I hear this from clients and workshop participants over and over, “I know the material.” Worse than that, some say, “So-and-so skips class, takes my notes and yet gets better test results. It’s so unfair!”
Frustrating, to be sure, but as far as tests go, knowing and performing are not the same thing.
Knowing refers to the comprehension of content. Performing refers to what you do with what you know.
The primary complaint I hear from clients is that they study hard to learn what they’re supposed to know, yet they cannot perform when it’s time to take the test.
The bottom line is that you have to know the material and you have to deliver the material you know.
Because stress has a direct impact on your performance, it is essential that you learn how to recognize it and reduce it.
Make sure that the level of stress you experience when taking a test is not destructive. This is the key to your success.
But the test-prep industry doesn’t tell you that.

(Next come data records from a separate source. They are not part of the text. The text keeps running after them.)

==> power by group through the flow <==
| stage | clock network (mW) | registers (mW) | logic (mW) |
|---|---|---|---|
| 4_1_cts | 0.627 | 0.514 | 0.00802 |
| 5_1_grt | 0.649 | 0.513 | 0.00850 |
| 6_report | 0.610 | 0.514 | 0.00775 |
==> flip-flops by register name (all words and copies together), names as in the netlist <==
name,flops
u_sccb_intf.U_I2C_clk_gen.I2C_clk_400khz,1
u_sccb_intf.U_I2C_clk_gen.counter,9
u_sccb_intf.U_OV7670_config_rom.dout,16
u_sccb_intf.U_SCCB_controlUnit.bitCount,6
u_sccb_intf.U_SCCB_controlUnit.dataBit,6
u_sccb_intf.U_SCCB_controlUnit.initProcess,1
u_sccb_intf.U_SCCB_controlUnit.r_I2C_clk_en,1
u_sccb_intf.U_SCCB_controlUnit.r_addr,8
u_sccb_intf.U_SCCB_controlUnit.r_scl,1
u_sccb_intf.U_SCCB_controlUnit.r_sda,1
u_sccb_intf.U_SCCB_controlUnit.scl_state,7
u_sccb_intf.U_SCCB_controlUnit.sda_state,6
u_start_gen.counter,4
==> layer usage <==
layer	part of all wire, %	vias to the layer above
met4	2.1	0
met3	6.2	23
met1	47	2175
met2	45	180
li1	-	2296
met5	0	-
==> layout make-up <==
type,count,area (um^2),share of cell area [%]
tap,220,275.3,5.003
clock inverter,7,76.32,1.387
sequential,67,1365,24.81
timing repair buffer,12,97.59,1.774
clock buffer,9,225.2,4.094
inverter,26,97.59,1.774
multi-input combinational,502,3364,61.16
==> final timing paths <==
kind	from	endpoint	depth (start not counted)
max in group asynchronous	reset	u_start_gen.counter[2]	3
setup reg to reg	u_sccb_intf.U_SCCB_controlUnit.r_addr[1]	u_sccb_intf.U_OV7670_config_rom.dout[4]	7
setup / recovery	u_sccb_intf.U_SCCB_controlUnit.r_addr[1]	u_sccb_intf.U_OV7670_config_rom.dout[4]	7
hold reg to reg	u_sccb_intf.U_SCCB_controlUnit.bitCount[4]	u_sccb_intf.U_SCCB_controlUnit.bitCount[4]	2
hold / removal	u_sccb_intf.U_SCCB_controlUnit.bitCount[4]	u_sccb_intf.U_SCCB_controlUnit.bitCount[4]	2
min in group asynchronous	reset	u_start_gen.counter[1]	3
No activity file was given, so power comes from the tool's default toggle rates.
[/design/flow/config.mk]
export PLATFORM = sky130hd
export DESIGN_NAME = idctcol
export DESIGN_NICKNAME = idctcol
export VERILOG_FILES = /design/flow/design.v
export SDC_FILE = /design/flow/constraint.sdc
export NUM_CORES = 4
export LEC_CHECK = 1
export CORE_UTILIZATION = 50
[/design/flow/constraint.sdc]
current_design idctcol

set clk_period 59.0
set clk_io_pct 0.2

create_clock -name clk0 -period $clk_period

set non_clock_inputs [all_inputs -no_clocks]
set_input_delay [expr $clk_period * $clk_io_pct] -clock clk0 $non_clock_inputs
set_output_delay [expr $clk_period * $clk_io_pct] -clock clk0 [all_outputs]
[/design/flow/design.v]
module idctrow(input [12-1:0] i0, input [12-1:0] i1, input [12-1:0] i2, input [12-1:0] i3,
               input [12-1:0] i4, input [12-1:0] i5, input [12-1:0] i6, input [12-1:0] i7,
               output [13-1:0] b0, output [13-1:0] b1, output [13-1:0] b2, output [13-1:0] b3,
               output [13-1:0] b4, output [13-1:0] b5, output [13-1:0] b6, output [13-1:0] b7);
wire signed [12*2-1:0] x [7:0][3:0];
assign x[0][0] = ($signed(i0) << 11) + 128;
assign x[1][0] = $signed(i4) << 11;
assign x[2][0] = $signed(i6);
assign x[3][0] = $signed(i2);
assign x[4][0] = $signed(i1);
assign x[5][0] = $signed(i7);
assign x[6][0] = $signed(i5);
assign x[7][0] = $signed(i3);
assign br = !(x[1][0] | x[2][0] | x[3][0] | x[4][0] | x[5][0] | x[6][0] | x[7][0]);
wire signed [12*2-1:0] tmp0;
wire signed [12*2-1:0] tmp1;
assign x[0][1] = x[0][0];
assign x[1][1] = x[1][0];
assign x[2][1] = x[2][0];
assign x[3][1] = x[3][0];
assign tmp0    = 565 * (x[4][0] + x[5][0]);
assign x[4][1] = tmp0 + (2841 - 565) * x[4][0];
assign x[5][1] = tmp0 - (2841 + 565) * x[5][0];
assign tmp1    = 2408 * (x[6][0] + x[7][0]);
assign x[6][1] = tmp1 - (2408 - 1609) * x[6][0];
assign x[7][1] = tmp1 - (2408 + 1609) * x[7][0];
wire signed [12*2-1:0] tmp2;
wire signed [12*2-1:0] tmp3;
assign x[0][2] = x[0][1] - x[1][1];
assign x[1][2] = x[4][1] + x[6][1];
assign tmp2 = 1108 * (x[3][1] + x[2][1]);
assign x[2][2] = tmp2 - (2676 + 1108) * x[2][1];
assign x[3][2] = tmp2 + (2676 - 1108) * x[3][1];
assign x[4][2] = x[4][1] - x[6][1];
assign x[5][2] = x[5][1] - x[7][1];
assign x[6][2] = x[5][1] + x[7][1];
assign x[7][2] = x[7][1];
assign tmp3 = x[0][1] + x[1][1];
wire signed [12*2-1:0] tmp4;
assign x[0][3] = x[0][2] - x[2][2];
assign x[1][3] = x[1][2];
assign x[2][3] = (181 * (x[4][2] + x[5][2]) + 128) >>> 8;
assign x[3][3] = x[0][2] + x[2][2];
assign x[4][3] = (181 * (x[4][2] - x[5][2]) + 128) >>> 8;
assign x[5][3] = x[5][2];
assign x[6][3] = x[6][2];
assign x[7][3] = tmp3 +  x[3][2];
assign tmp4    = tmp3 - x[3][2];
wire signed [12*2-1:0] tmp5;
assign tmp5 = $signed(i0) << 3;
assign b0 = br ? tmp5[13-1:0] : (x[7][3] + x[1][3]) >>> 8;
assign b1 = br ? tmp5[13-1:0] : (x[3][3] + x[2][3]) >>> 8;
assign b2 = br ? tmp5[13-1:0] : (x[0][3] + x[4][3]) >>> 8;
assign b3 = br ? tmp5[13-1:0] : (   tmp4 + x[6][3]) >>> 8;
assign b4 = br ? tmp5[13-1:0] : (   tmp4 - x[6][3]) >>> 8;
assign b5 = br ? tmp5[13-1:0] : (x[0][3] - x[4][3]) >>> 8;
assign b6 = br ? tmp5[13-1:0] : (x[3][3] - x[2][3]) >>> 8;
assign b7 = br ? tmp5[13-1:0] : (x[7][3] - x[1][3]) >>> 8;
endmodule  
module idctcol(input [13-1:0] i0, input [13-1:0] i1, input [13-1:0] i2, input [13-1:0] i3,
               input [13-1:0] i4, input [13-1:0] i5, input [13-1:0] i6, input [13-1:0] i7,
               output [9-1:0] b0, output [9-1:0] b1, output [9-1:0] b2, output [9-1:0] b3,
               output [9-1:0] b4, output [9-1:0] b5, output [9-1:0] b6, output [9-1:0] b7);
wire signed [13*2-1:0] x [7:0][3:0];
assign x[0][0] = ($signed(i0) << 8) + 8192;
assign x[1][0] = $signed(i4) << 8;
assign x[2][0] = $signed(i6);
assign x[3][0] = $signed(i2);
assign x[4][0] = $signed(i1);
assign x[5][0] = $signed(i7);
assign x[6][0] = $signed(i5);
assign x[7][0] = $signed(i3);
assign br = !(x[1][0] | x[2][0] | x[3][0] | x[4][0] | x[5][0] | x[6][0] | x[7][0]);
wire signed [13*2-1:0] tmp0;
wire signed [13*2-1:0] tmp1;
assign x[0][1] = x[0][0];
assign x[1][1] = x[1][0];
assign x[2][1] = x[2][0];
assign x[3][1] = x[3][0];
assign tmp0    = 565 * (x[4][0] + x[5][0]) + 4;
assign x[4][1] = (tmp0 + (2841 - 565) * x[4][0]) >>> 3;
assign x[5][1] = (tmp0 - (2841 + 565) * x[5][0]) >>> 3;
assign tmp1    = 2408 * (x[6][0] + x[7][0]) + 4;
assign x[6][1] = (tmp1 - (2408 - 1609) * x[6][0]) >>> 3;
assign x[7][1] = (tmp1 - (2408 + 1609) * x[7][0]) >>> 3;
wire signed [13*2-1:0] tmp2;
wire signed [13*2-1:0] tmp3;
assign x[0][2] = x[0][1] - x[1][1];
assign x[1][2] = x[4][1] + x[6][1];
assign tmp2 = 1108 * (x[3][1] + x[2][1]) + 4;
assign x[2][2] = (tmp2 - (2676 + 1108) * x[2][1]) >>> 3;
assign x[3][2] = (tmp2 + (2676 - 1108) * x[3][1]) >>> 3;
assign x[4][2] = x[4][1] - x[6][1];
assign x[5][2] = x[5][1] - x[7][1];
assign x[6][2] = x[5][1] + x[7][1];
assign x[7][2] = x[7][1];
assign tmp3 = x[0][1] + x[1][1];
wire signed [13*2-1:0] tmp4;
assign x[0][3] = x[0][2] - x[2][2];
assign x[1][3] = x[1][2];
assign x[2][3] = (181 * (x[4][2] + x[5][2]) + 128) >>> 8;
assign x[3][3] = x[0][2] + x[2][2];
assign x[4][3] = (181 * (x[4][2] - x[5][2]) + 128) >>> 8;
assign x[5][3] = x[5][2];
assign x[6][3] = x[6][2];
assign x[7][3] = tmp3 + x[3][2];
assign tmp4    = tmp3 - x[3][2];
wire signed [9-1:0] tmp5 = iclp13(($signed(i0) + 32) >>> 6);
assign b0 = br ? tmp5 : iclp13((x[7][3] + x[1][3]) >>> 14);
assign b1 = br ? tmp5 : iclp13((x[3][3] + x[2][3]) >>> 14);
assign b2 = br ? tmp5 : iclp13((x[0][3] + x[4][3]) >>> 14);
assign b3 = br ? tmp5 : iclp13((   tmp4 + x[6][3]) >>> 14);
assign b4 = br ? tmp5 : iclp13((   tmp4 - x[6][3]) >>> 14);
assign b5 = br ? tmp5 : iclp13((x[0][3] - x[4][3]) >>> 14);
assign b6 = br ? tmp5 : iclp13((x[3][3] - x[2][3]) >>> 14);
assign b7 = br ? tmp5 : iclp13((x[7][3] - x[1][3]) >>> 14);
function [9-1:0] iclp13;
  input [12:0] in;
  begin
    if (in[12] == 1 && in[11:8] != 4'hF)
      iclp13 = 9'h80;
    else if (in[12] == 0 && in[11:8] != 0)
      iclp13 = 9'h7F;
    else
      iclp13 = in[9-1:0];
  end
endfunction
endmodule  
[/design/flow/run.sh]
#!/bin/bash
# OpenROAD 26Q1-2900-gdf79404cd8, Yosys 0.63+post, stock flow scripts
make -C /OpenROAD-flow-scripts/flow DESIGN_CONFIG=/design/flow/config.mk WORK_HOME=/design/flow/orfs finish
==> results.txt <==
outcome = complete, no violations
grt ovf = 0
layout cells sized above 1 = 2.36%
DRC = 0
GRT Total Usage = 30.1%
postcts setup bufs = 0
worst-path fanout max = 9
post-route clock period utilization = 76.3%
top cells by area = ha_1 (33%), fa_1 (19%), inv_1 (8.7%), xnor2_1 (7.5%), a21oi_1 (3.5%)
Tool Warnings = 339
CP startpoint = i3[0]
area leader, netlist = ha_1
largest net degree at the start of global routing = 25
Final setup viols = 0
Synth Instances = 7062
clkbuf count = 0
die x size = 343 µm
Synth warnings = 2
synthesized area = 58200 µm²
CTS Hold Bufs = 0
Core Region = 115000 µm²
Synth Seq Share = 0%
Fill cells = 10.7k
crit path launch type = input port
worst-margin pin slew = 954 ps
CP endpoint = b5[8]
Register Area = 0 µm²
First DRT Iteration DRCs = 2039
port bufs = 176
Hold Violations, Final = 0
WS Path Type = in2out
Max-area cell share = 32.8%
Wirelength per Cell = 19.1 µm
remaining antenna violation count = 0
synth cell count leaders = ha_1 (1524), inv_1 (1351), fa_1 (560)
router iterations before antenna repair = 7
post_cts resized = 0
via/cell ratio = 5.40
Yosys chip area = 58200 µm²
CP most frequent cell = ha_1
Die Y = 343 µm
fmax = 0.0222 GHz
RSZ-0062 raised after global routing = false
setup TNS = 0 ps
first-pass GRT wire length = 262 mm
antenna violations before repair = 3
Max Transition Viols Final = 0
Total Die Area = 118000 µm²
Starting Density = 50.7%
Worst Path Required = 47200 ps
I/O pin count = 176
vias in the first global route = 46.8k
area grow syn2layout = 6.86%
slowest CP cell = clkdlybuf4s50_1
critical path data arrival time = 33230 ps
Max-cap violations = 0
antenna cells = 0
sequential cells = 0
Cell Type Count = 103
hold_ws = 24950 ps
dpl hpwl = 153 mm
Slew headroom = 34.7%
Final Critical Period = 45030 ps
via count = 47.3k
gpl congestion = 1.01
crit end category = output port
mean post-synth cell area = 8.24 µm²
Rows = 124
WL final = 168 mm
delay of the slowest cell on the worst path = 750 ps
most frequent cell after synthesis = ha_1
Hold Path Class = in2out
number of cells in Yosys stat = 7062
placed cells by master (no fill, tap or decap), types with 54 or more instances in the layout:
| master | n |
|---|---|
| nand2b_1 | 78 |
| o21ai_0 | 279 |
| a21o_1 | 136 |
| nor3_1 | 141 |
| o21a_1 | 55 |
| nor2_1 | 482 |
| o21bai_1 | 119 |
| inv_1 | 1351 |
| a21oi_1 | 407 |
| and3_1 | 54 |
| a31oi_1 | 61 |
| nand2_1 | 225 |
| fa_1 | 560 |
| ha_1 | 1524 |
| buf_4 | 92 |
| nand3_1 | 80 |
| xor2_1 | 205 |
| nor2b_1 | 86 |
| clkdlybuf4s50_1 | 176 |
| xnor2_1 | 497 |
how the worst min path moves through the flow:
| stage | from | end | slack (ps) | depth (start not counted) |
|---|---|---|---|---|
| 6_report | i0[10] | b1[4] | 24950 | 6 |
| 5_1_grt | i0[10] | b1[4] | 25020 | 6 |
| 4_1_cts | i0[10] | b1[4] | 24950 | 6 |
final cells by class:
type | count | area, µm² | area share, %
inverter | 1353 | 5080 | 8.17
multi-input combinational | 5621 | 52800 | 84.8
timing repair buffer | 268 | 2450 | 3.94
tap | 1512 | 1890 | 3.04
stage by stage:
| step | utilization (%) | cell area, µm² | cells | worst slack [ps] |
|---|---|---|---|---|
| 6_report | 54.2 | 62200 | 8754 | 13970 |
| 5_1_grt | 54.2 | 62200 | 8754 | 12380 |
| 4_1_cts | 54.2 | 62200 | 8754 | 13910 |
| 3_5_place_dp | 54.2 | 62200 | 8754 | 13970 |
| 3_3_place_gp | 54.2 | 62200 | 8754 | 14220 |
| 2_1_floorplan | - | 58200 | 7062 | 16830 |
metal layers:
| layer | routed length, µm | part of all wire, % | vias up | track usage [%] |
|---|---|---|---|---|
| li1 | - | - | 24059 | - |
| met1 | 75700 | 45 | 22286 | 41.6 |
| met2 | 79800 | 48 | 773 | 50.9 |
| met3 | 6600 | 3.9 | 161 | 3.53 |
| met4 | 5450 | 3.3 | 2 | 7.45 |
| met5 | 13 | 0.0078 | - | 0 |
worst max-delay path: cells and delay by family:
| kind | cells | cell delay, ps |
|---|---|---|
| AOI/OAI and AO/OA | 28 | 5370 |
| and+or+nand+nor | 15 | 3320 |
| buffers and inverters | 12 | 1940 |
| adders and majority gates | 23 | 9550 |
| xor gates and xnor gates | 5 | 1250 |
cell families after synthesis:
group                    share of synthesized area [%]
AND/OR/NAND/NOR                                   11.6
XOR/XNOR                                          10.6
adder cells (fa/ha/maj)                           52.0
buffers and inverters                             9.33
AND-OR/OR-AND                                     15.8
multiplexers                                     0.671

The myth they perpetuate is that the only way to achieve higher scores is to learn more stuff.
Yet knowing more stuff is not enough. You have to perform well.
Up till now, no one has devised a clear, simple, and powerful method to teach people to do that.
I am a performance coach. My job is not to teach people how to memorize more, study better, or cram in more information. My job is to show you how to carry on in a test environment so that nothing impedes your performance.
My focus is on performance under pressure.
I will teach you to recognize stress when it starts building and then use specific tools to reduce it, on the spot. That’s the way you can stay in your “zone” and perform better every time.
My clients include a wide range of “performers.” I coach high school kids taking SATs, young adults taking LSATs, MCATs, DATs, GREs and finals, graduate students defending their doctoral dissertations, and lawyers taking the bar. I coach musicians, athletes and actors—people who face performance tests on a daily basis. I coach professionals in technical jobs, doctors, dentists, lawyers and nurses. I also coach creative people: writers, actors who have gone on to win major awards and prizes.
In working with these people, I have seen again and again how stress affects performance.
Sadly, I’ve watched the adventure of learning turn into a paralysis of shame when a bright high school student crumbled under the weight of intense competition and forgot what she knew on her calculus AP.
I have seen a mountain of time, energy and money bite the dust when an intelligent young lawyer failed the bar exam after his fourth try and gave up hope.
I saw how the fear of rejection made it impossible for a singer to share her gift with an audience.
On the other hand, I have also seen how people can overcome their handicap. I watched a student’s low SAT scores rise dramatically once he learned how to calm down during the test. I saw the utter joy of a rower when she finally learned how to focus her energy throughout the entire race.
I was particularly moved when I watched two parents build their son’s self-esteem instead of tearing it down, by relaxing their completely unrealistic expectations of him. Happily, everyone watched his SAT II scores improve.
Here’s an exercise.
Breathe out. Recall a test in which you did well. What did it feel like in the body? In the mind? In your breathing? Breathe out. Write down what come up for you.
Know this: You did well before. You can do it again. There is a way and method to bring yourself to a place where you can perform well under pressure again and again in a consistent way. A calm, confident and focused way.
What happens to you when you study hard but perform poorly? What does that feel like? Why does it happen? What do you do about it?